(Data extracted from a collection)
- - - - -

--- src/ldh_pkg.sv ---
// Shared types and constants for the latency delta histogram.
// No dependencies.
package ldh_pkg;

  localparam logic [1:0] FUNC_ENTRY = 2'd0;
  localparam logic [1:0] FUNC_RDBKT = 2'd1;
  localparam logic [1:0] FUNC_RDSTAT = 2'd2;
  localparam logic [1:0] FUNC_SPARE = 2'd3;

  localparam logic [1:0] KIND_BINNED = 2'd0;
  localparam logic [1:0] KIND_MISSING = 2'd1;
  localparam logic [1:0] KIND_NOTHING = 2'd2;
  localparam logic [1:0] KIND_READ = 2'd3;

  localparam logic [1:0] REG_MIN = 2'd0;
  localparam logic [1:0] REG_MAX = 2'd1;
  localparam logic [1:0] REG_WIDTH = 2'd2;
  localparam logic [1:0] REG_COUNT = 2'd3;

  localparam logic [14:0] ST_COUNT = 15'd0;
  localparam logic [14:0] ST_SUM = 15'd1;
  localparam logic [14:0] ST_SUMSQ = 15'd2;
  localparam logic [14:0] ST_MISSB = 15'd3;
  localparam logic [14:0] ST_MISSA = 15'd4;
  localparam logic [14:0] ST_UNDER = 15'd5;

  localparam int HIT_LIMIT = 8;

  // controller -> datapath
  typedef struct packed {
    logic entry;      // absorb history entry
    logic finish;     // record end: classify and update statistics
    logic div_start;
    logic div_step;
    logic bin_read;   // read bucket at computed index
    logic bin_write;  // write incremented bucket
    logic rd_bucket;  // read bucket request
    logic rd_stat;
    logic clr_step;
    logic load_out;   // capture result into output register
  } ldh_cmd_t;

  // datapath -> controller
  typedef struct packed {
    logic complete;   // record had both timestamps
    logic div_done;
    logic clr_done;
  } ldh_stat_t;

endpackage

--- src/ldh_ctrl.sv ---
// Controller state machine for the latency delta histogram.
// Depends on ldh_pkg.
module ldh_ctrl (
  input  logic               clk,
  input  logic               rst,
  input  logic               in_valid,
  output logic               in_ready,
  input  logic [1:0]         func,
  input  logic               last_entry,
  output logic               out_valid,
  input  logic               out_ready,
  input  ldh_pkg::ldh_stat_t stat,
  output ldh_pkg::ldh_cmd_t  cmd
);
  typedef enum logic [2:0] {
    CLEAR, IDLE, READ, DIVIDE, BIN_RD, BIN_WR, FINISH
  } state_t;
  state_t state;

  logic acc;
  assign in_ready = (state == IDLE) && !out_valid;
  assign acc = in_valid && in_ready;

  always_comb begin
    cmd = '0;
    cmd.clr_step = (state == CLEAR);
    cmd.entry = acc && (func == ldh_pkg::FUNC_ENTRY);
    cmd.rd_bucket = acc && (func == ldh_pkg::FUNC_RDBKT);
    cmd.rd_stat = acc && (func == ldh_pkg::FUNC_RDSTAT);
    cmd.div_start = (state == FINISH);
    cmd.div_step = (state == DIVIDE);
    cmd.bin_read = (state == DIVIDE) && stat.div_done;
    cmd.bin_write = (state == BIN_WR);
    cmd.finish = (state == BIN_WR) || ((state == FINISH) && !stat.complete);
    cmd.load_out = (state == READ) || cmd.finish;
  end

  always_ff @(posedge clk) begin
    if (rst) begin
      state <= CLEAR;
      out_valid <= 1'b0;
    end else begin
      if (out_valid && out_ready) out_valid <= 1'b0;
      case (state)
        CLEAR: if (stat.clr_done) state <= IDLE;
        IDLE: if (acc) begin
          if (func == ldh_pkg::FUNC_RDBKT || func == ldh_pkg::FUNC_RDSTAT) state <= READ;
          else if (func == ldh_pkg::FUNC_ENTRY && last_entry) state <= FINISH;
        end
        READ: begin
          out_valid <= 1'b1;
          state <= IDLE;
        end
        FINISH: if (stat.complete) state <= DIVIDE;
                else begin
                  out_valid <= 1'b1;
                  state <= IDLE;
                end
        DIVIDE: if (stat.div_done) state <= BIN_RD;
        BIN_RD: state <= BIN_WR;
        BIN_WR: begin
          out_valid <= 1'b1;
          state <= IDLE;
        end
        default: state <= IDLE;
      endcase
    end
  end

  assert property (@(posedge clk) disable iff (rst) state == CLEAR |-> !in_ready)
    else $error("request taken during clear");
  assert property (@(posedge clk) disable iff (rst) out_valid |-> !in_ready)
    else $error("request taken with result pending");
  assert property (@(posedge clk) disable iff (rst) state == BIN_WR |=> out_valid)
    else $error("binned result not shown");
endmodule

- - - - -

• [WHAT THE TASK REQUIRES] Print, without alteration, only the lines above between the one holding "localparam int HIT_LIMIT = 8;" and the one holding "assign acc = in_valid && in_ready;", inclusive.

• [SOLUTION FOR THIS PROBLEM]
  localparam int HIT_LIMIT = 8;

  // controller -> datapath
  typedef struct packed {
    logic entry;      // absorb history entry
    logic finish;     // record end: classify and update statistics
    logic div_start;
    logic div_step;
    logic bin_read;   // read bucket at computed index
    logic bin_write;  // write incremented bucket
    logic rd_bucket;  // read bucket request
    logic rd_stat;
    logic clr_step;
    logic load_out;   // capture result into output register
  } ldh_cmd_t;

  // datapath -> controller
  typedef struct packed {
    logic complete;   // record had both timestamps
    logic div_done;
    logic clr_done;
  } ldh_stat_t;

endpackage

--- src/ldh_ctrl.sv ---
// Controller state machine for the latency delta histogram.
// Depends on ldh_pkg.
module ldh_ctrl (
  input  logic               clk,
  input  logic               rst,
  input  logic               in_valid,
  output logic               in_ready,
  input  logic [1:0]         func,
  input  logic               last_entry,
  output logic               out_valid,
  input  logic               out_ready,
  input  ldh_pkg::ldh_stat_t stat,
  output ldh_pkg::ldh_cmd_t  cmd
);
  typedef enum logic [2:0] {
    CLEAR, IDLE, READ, DIVIDE, BIN_RD, BIN_WR, FINISH
  } state_t;
  state_t state;

  logic acc;
  assign in_ready = (state == IDLE) && !out_valid;
  assign acc = in_valid && in_ready;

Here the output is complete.